Bishop’s eyebrows rise. “And who’s going to do that? Not even I will be able to talk my dad into that one.”
I pause, look up at him. “Victoria. No one knows the courthouse better than she does.”
I can see Bishop turning the idea over in his head. “Why would she do that?” he asks finally. “She’s no fan of Callie’s.”
“Who is?” I ask, and we smile at each other, grim an
d quick. “But I think she might do it anyway. No matter what, I can’t imagine Victoria is one hundred percent on board with executing Callie in the town square.” I shrug. “Maybe if I talk to her, if we talk to her, we can get her to help us.”
“It’s a risk, Ivy,” Bishop says. “What if she blows our cover? What if she tries to kill us herself?”

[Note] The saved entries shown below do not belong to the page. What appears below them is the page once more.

Background: an optimization exercise with open tools, aiming at a short achievable clock period and few clock cycles. Do not read the settings as production practice. Power and IR drop assume default switching activity.

Setup of the reference run:
==> flow/design.v (excerpt) <==
module sxp
(
  input  wire                 clk,
  input  wire                 reset_b,
  input  wire sxp_pkg::inst_t mem_inst,   
  output sxp_pkg::data_t      mem_pc,     
  output logic                spw_we,     
  output sxp_pkg::data_t      spw_addr,
  output sxp_pkg::data_t      spw_data
);
  localparam int N = 4;
  logic              vld_d;
  sxp_pkg::inst_t    ir_d;
  sxp_pkg::rf_addr_t ra_d;
  sxp_pkg::rf_addr_t rb_d;
  sxp_pkg::data_t    pc_d;
  sxp_pkg::data_t    pc1_d;
  sxp_pkg::data_t    predn_d;
  logic              ptaken_d;
  logic [N-1:0]      hit_d;
  sxp_pkg::data_t    qra;
  sxp_pkg::data_t    qrb;
  logic              wec;
  sxp_pkg::rf_addr_t addrc;
  sxp_pkg::data_t    wb_data;
  sxp_pkg::data_t    v_e;
  logic              redir_v;
  logic              redir_seq;
  logic              redir_w;
  sxp_pkg::data_t    seq_pc;
  logic              redir_d;
  sxp_pkg::data_t    tgt_d;
  logic              upd;
  logic              upd_taken;
  sxp_pkg::data_t    upd_pc;
  sxp_pkg::data_t    upd_tgt;
  logic [N-1:0]      upd_hit;
  sxp_fetch #(.N(N)) i_fetch (
    .clk(clk), .reset_b(reset_b), .redir_v(redir_v), .redir_w(redir_w), .v_w(wb_data),
    .redir_seq(redir_seq), .v(v_e),
    .seq_pc(seq_pc), .redir_d(redir_d), .tgt_d(tgt_d), .upd(upd), .upd_taken(upd_taken), .upd_pc(upd_pc), .upd_tgt(upd_tgt),
    .upd_hit(upd_hit), .mem_inst(mem_inst), .mem_pc(mem_pc), .vld_d(vld_d),
    .ir_d(ir_d), .ra_d(ra_d), .rb_d(rb_d), .pc_d(pc_d), .pc1_d(pc1_d),
    .predn_d(predn_d), .ptaken_d(ptaken_d), .hit_d(hit_d)
  );
  sxp_regf i_regf (
    .clk(clk), .reset_b(reset_b), .addra(ra_d), .addrb(rb_d), .addrc(addrc),
    .wec(wec), .dc(wb_data), .qra(qra), .qrb(qrb)
  );
  sxp_execute #(.N(N)) i_execute (
    .clk(clk), .reset_b(reset_b), .vld_d(vld_d), .ir_d(ir_d), .ra_d(ra_d), .rb_d(rb_d),
    .pc_d(pc_d), .pc1_d(pc1_d), .predn_d(predn_d), .ptaken_d(ptaken_d), .hit_d(hit_d),
    .qra(qra), .qrb(qrb), .wec(wec), .addrc(addrc),
    .wb_data(wb_data), .redir_v(redir_v), .redir_w(redir_w), .redir_seq(redir_seq), .seq_pc(seq_pc),
    .redir_d(redir_d), .tgt_d(tgt_d),
    .upd(upd),
  ...
For scale: roughly 6,000 cells after synthesis, ~1,500 flip-flops, roughly 67,000 µm² of cells after synthesis.
Settings: LEC_CHECK=0, ABC_CLOCK_PERIOD_IN_PS=1500, CAP_MARGIN=50, CORE_MARGIN=2, CORE_UTILIZATION=40, SETUP_SLACK_MARGIN=3.8, SLEW_MARGIN=75, TNS_END_PERCENT=20; clock period 7.0 ns.
run.sh (not shown) runs the stock make flow with config.mk's settings and CLKGATE_MAP_FILE= SYNTH_SCRIPT=/design/flow/synth_recipe.tcl, a recipe that flattens the netlist after the stock synthesis.
What the trial run does differently from the reference run at the input level:
--- a/flow/design.v
+++ b/flow/design.v
@@ -35,14 +35,15 @@
 (
   input  wire [7:0]             op1h,    
   input  wire                   res,     
   input  wire [3:0]             flg1h,   
   input  wire sxp_pkg::data_t   a,
   input  wire sxp_pkg::data_t   b,
   input  wire sxp_pkg::data_t   bn,      
+  input  wire sxp_pkg::data_t   as,      
   input  wire [4:0]             shl_n,   
   input  wire [4:0]             shr_n,
   output sxp_pkg::data_t        v
 );
   localparam int MSB = 32 - 1;
   sxp_pkg::data_t       pa;      
   sxp_pkg::data_t       ga;
@@ -66,16 +67,16 @@
   assign ga = a & b;
   assign ps = a ^ bn;
   assign gs = a & bn;
   sxp_carry i_ca (.p(pa), .g(ga), .cin(1'b0), .c(ca));
   sxp_carry i_cs (.p(ps), .g(gs), .cin(1'b1), .c(cs));
   assign sum  = pa ^ ca[MSB:0];
   assign diff = ps ^ cs[MSB:0];
-  assign shl  = a << shl_n;
-  assign shr  = a >> shr_n;
+  assign shl  = as << shl_n;
+  assign shr  = as >> shr_n;
   assign y[MSB-1:0] = ({(32-1){op1h[ALU_ADD]}}   & sum[MSB-1:0])  |
                       ({(32-1){op1h[ALU_SUB]}}   & diff[MSB-1:0]) |
                       ({(32-1){op1h[ALU_AND]}}   & ga[MSB-1:0])   |
                       ({(32-1){op1h[ALU_OR]}}    & (a[MSB-1:0] | b[MSB-1:0])) |
                       ({(32-1){op1h[ALU_XOR]}}   & pa[MSB-1:0])   |
                       ({(32-1){op1h[ALU_SHL]}}   & shl[MSB-1:0])  |
                       ({(32-1){op1h[ALU_SHR]}}   & shr[MSB-1:0])  |
@@ -376,14 +377,15 @@
   logic               cond_e;
   logic               jz_e;
   logic               pr_add_e;     
   sxp_pkg::data_t     a_e;
   sxp_pkg::data_t     b_e;
   sxp_pkg::data_t     b_x;          
   sxp_pkg::data_t     bn_e;         
+  sxp_pkg::data_t     as_e;         
   logic [4:0]         shl_e;        
   logic [4:0]         shr_e;
   sxp_pkg::data_t     pc_e;
   sxp_pkg::data_t     pc1_e;
   sxp_pkg::data_t     predn_e;
   logic               ptaken_e;     
   logic [N-1:0]       hit_e;
@@ -451,27 +453,29 @@
     rd_e     <= ir_d[19:16];
     cond_e   <= ir_d[0] & ~src_cfg[0];   
     jz_e     <= ir_d[1];
     pr_add_e <= (src_cfg == SRC_PR) & op1h_d[ALU_ADD] & ~flag_sel;
     a_e      <= fa ? v : (a_pc ? pc1_d : qa);
     b_e      <= fb ? v : (b_imm ? imm_d : qb);
     bn_e     <= fb ? ~v : (b_imm ? ~imm_d : ~qb);
+    as_e     <= ({32{fa}} & v) | ({32{~fa & a_pc}} & pc1_d) |
+                ({32{~fa & ~a_pc}} & qa);
     b_x      <= ({32{fb}} & v) | ({32{~fb & b_imm}} & imm_d) |
                 ({32{~fb & ~b_imm}} & qb);
     shl_e    <= b_imm ? ir_d[4:0] : (fb ? v[4:0] : qb[4:0]);
     shr_e    <= ({5{fb}} & v[4:0]) | ({5{~fb & b_imm}} & ir_d[4:0]) |
                 ({5{~fb & ~b_imm}} & qb[4:0]);
     pc_e     <= pc_d;
     pc1_e    <= pc1_d;
     predn_e  <= redir_d ? tgt_d : predn_d;
     ptaken_e <= ptaken_d | (imm_jump & (redir_d | tgt_ok));
     hit_e    <= hit_d;
   end
   sxp_alu i_alu (
-    .op1h(op1h_e), .res(res_e), .flg1h(flg1h_e), .a(a_e), .b(b_e), .bn(bn_e), .shl_n(shl_e),
+    .op1h(op1h_e), .res(res_e), .flg1h(flg1h_e), .a(a_e), .b(b_e), .bn(bn_e), .as(as_e), .shl_n(shl_e),
     .shr_n(shr_e), .v(v)
   );
   assign taken_any = vld_e & live_e & (dest_e == DEST_JUMP) & (~cond_e | (b_x[0] ^ jz_e));
   assign we_any    = vld_e & live_e & (dest_e == DEST_REG);
   assign ok_e      = ~redir_w;
   assign taken     = taken_any & ok_e;
   assign we_e      = we_any & ok_e;
Results
- The flip-flop and latch count in the trial run sits 2.2% above the value recorded for the reference run.
- The post-layout instance count excluding filler cells on the trial run is in line with that on the reference run.
- The trial run: clock distribution area overhead in the final layout 0.23 points above the reference run
- [compare] base=the reference run new=the trial run: area of the die increased by 1.1% relative to the old numbers, gate count after technology mapping closely matched the old numbers, design area increased by 1.9% relative to the old numbers, combined area of all synthesized cells increased by 1.1% relative to the old numbers, setup clock skew after layout closely matched the old numbers.
- Against the reference run, the trial run comes in about 4% higher on clock power.
- Re met2 global-route usage: the trial run and the reference run aren't equal, and the lower value belongs to the reference run.
- Static leakage power delta for the trial run relative to the reference run: 2.2% higher
- Re portion of total power attributed to the clock network: the reference run was higher than the trial run.
- The reference run reports its library cell contributing the largest single delay on the critical path as sky130_fd_sc_hd__mux4_2 while the trial run reports sky130_fd_sc_hd__a311o_1.
- The post-detailed-routing wire length of the trial run and that of the reference run are within noise of each other.
- Flip-flop and latch share of the layout cell area in the trial run is 0.16 points below the reference run.
No functional check of the RTL was part of any run of this note.

## re-timing with driven ports
In the flow no input, the clock included, has a driving cell. The finished layouts below were timed again as built, in two steps. Step 1, drivers: a clkbuf_16 drives clk and a buf_2 each remaining input, both assumed. Step 2, shift: input delay + t, output delay - t, t = (earliest + latest rising clock arrival at the registers) / 2. This alone moves slack from input paths to output paths. Three values: ideal ports, drivers, drivers and shift; two values: the first two.
run	t (ns)	setup slack, ns	worst setup path after step 2
the reference run	0.894	3.162 / 3.162 / 3.162	register to register
the trial run	0.889	3.461 / 3.461 / 3.461	register to register
After both steps setup and hold are still met in every run listed.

“This is all a risk,” I say, frustrated. More with myself than him. I wish I could talk myself out of going, find some loophole in my conviction that if I don’t finish what my family started in Westfall I’ll never be able to fully move on, some part of me forever stuck. “But that’s the best idea I have. I think it’s worth considering.”
Bishop nods. “Okay, let’s keep it on the table for now. See what develops.”
“Before we even get to the point of rescuing Callie, we have to get back inside Westfall,” I remind him.
“That’s not going to be a problem.”
I raise my eyebrows. “It’s not?”
“I’m Bishop Lattimer. The president’s son. The patrol guard will let me back in.”
“What about the rest of us?”
“He lets me in. I bash him over the head, knock him out.” Bishop spreads his arms. “You’re in.”
I can’t help the smile that slides across my face, even as I’m shaking my head. “That easy, huh?”
Bishop smiles back, but his voice is serious when he says, “It better be. That’s the simplest part of this entire plan.”
I look down at the pile of clothes on the bed. I hate being reminded of the risks we are all taking. The risks Bishop is taking for me. But even filled with fear over what’s coming, uncertainty about how we’re going to attain our goal, I’m suddenly grateful for this moment, this conversation.
“What?” Bishop asks, reading my face as easily as always.
“I was just thinking how different this is, the way we’re talking. With my father and Callie, they were always the planners. They made all the decisions without ever asking my opinion. I was expected to keep quiet and do what they said. Sit in the corner like a potted plant until they needed something from me.”
Bishop snorts out a laugh. “Which is probably the reason their plan failed so spectacularly.”
“You mean because I’m no good at keeping my mouth shut?”
Bishop’s smile fades. “No, because you’re too smart and too valuable to be a potted plant.”
How does he do that? With just a few words, he turns me inside out. My throat knots up, but there’s no time for weakness now, no time for tears. His eyes darken as we look at each other, and I would swear the temperature in the room is rising, pure heat radiating off both our bodies. I am suddenly acutely aware of the bed between us.
“Hey,” Bishop says. “Last night?”
Images of our tangled bodies flash across my vision. “What about it?” I manage, my voice husky.
Bishop reaches across the bed and cups my cheek in his hand, runs his fingers along my jaw. My breath stutters out of me. “No regrets?”
“Not a single one.” I turn and press a kiss against his palm. “Part of me is wondering why we didn’t do it sooner.” But I know why not; it wouldn’t have been the same if we’d come together with lies between us, with the shadow of my father’s plan hanging overhead. We needed to be wiped clean before we could start building something new.
Bishop smiles. “Yeah? So does that mean there are better than even odds of it happening again tonight?”
I laugh, the tension that’s been enveloping me all day dissolving into happiness. “I think that’s a pretty safe bet.”